Task item —
Pull out each line of the records holding the string "placement".

Collected data entries:

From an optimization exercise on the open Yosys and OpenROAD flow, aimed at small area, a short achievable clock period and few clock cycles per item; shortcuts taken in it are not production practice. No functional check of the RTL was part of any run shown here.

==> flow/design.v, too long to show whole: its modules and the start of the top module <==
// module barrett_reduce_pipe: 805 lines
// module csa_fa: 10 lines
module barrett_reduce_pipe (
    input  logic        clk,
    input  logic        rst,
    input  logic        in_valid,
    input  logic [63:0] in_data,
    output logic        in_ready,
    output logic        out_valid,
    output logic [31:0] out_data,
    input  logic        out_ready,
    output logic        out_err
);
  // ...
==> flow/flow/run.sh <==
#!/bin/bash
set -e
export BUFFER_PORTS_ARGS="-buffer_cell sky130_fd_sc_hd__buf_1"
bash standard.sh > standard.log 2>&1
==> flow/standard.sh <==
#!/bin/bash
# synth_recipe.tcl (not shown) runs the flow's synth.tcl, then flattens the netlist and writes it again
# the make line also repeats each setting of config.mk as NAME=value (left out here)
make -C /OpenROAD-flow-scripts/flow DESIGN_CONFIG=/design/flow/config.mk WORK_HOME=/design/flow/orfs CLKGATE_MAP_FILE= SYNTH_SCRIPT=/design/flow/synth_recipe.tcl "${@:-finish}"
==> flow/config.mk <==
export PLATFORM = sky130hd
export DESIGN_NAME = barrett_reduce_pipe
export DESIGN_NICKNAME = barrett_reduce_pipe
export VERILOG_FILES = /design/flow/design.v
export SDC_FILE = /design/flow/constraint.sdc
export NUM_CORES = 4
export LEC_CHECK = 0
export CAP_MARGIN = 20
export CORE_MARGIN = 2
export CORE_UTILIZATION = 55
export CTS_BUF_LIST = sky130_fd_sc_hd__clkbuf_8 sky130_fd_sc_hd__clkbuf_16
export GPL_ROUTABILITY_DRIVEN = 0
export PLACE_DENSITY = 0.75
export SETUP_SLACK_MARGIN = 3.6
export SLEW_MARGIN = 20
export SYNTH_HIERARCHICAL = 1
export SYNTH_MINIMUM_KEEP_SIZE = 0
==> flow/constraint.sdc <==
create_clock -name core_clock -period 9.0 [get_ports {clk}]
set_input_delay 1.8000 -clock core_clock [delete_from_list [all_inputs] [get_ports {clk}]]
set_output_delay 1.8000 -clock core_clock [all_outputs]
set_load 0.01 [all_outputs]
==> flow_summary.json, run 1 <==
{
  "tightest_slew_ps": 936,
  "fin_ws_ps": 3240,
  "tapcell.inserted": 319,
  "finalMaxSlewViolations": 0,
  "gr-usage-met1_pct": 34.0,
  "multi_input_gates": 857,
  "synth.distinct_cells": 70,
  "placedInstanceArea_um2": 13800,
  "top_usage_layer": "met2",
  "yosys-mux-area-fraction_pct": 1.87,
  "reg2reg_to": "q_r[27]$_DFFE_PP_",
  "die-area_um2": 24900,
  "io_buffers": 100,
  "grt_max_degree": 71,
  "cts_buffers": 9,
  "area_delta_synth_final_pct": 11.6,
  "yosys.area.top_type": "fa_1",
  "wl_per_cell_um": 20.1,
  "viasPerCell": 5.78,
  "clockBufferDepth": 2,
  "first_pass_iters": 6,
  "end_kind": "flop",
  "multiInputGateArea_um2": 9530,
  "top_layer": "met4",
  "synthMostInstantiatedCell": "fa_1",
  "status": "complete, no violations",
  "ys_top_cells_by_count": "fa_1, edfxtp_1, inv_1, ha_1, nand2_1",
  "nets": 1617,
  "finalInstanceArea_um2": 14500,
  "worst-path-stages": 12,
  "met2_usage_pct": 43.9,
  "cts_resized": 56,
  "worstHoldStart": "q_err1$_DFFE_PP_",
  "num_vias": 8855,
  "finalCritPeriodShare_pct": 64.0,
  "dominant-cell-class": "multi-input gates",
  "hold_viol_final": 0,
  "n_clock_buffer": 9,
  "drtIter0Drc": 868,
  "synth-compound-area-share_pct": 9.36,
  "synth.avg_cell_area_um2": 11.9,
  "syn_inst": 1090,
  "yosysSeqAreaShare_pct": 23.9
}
--
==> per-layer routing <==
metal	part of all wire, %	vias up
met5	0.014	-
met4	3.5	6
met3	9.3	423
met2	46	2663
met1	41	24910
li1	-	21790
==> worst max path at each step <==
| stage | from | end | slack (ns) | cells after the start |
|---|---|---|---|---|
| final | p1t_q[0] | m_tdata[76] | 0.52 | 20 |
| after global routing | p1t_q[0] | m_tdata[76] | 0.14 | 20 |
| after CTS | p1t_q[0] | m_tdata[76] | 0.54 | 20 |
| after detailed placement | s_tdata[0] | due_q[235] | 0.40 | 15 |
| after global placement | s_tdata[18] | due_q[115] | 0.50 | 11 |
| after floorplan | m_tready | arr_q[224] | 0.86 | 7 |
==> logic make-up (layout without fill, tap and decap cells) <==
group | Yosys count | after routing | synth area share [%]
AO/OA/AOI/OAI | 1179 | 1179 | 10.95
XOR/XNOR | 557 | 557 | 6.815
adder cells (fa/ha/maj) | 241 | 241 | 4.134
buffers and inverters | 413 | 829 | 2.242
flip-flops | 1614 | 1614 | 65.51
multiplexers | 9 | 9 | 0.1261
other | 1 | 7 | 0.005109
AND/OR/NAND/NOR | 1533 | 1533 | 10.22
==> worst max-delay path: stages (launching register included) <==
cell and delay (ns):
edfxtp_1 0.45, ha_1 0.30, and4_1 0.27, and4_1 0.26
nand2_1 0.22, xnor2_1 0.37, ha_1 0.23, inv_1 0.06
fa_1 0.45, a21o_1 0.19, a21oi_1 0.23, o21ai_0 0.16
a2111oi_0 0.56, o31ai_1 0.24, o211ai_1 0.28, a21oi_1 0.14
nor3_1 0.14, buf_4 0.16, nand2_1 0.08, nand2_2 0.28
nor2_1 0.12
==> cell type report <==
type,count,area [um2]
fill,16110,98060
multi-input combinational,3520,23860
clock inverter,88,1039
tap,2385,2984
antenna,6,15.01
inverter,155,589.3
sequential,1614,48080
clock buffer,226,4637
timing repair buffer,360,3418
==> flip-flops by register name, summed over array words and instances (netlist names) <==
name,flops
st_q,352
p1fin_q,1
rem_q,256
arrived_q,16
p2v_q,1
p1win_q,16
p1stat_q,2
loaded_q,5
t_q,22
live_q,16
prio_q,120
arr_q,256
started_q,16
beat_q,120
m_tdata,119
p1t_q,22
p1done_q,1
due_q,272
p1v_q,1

Result of this exercise —
| after detailed placement | s_tdata[0] | due_q[235] | 0.40 | 15 |
| after global placement | s_tdata[18] | due_q[115] | 0.50 | 11 |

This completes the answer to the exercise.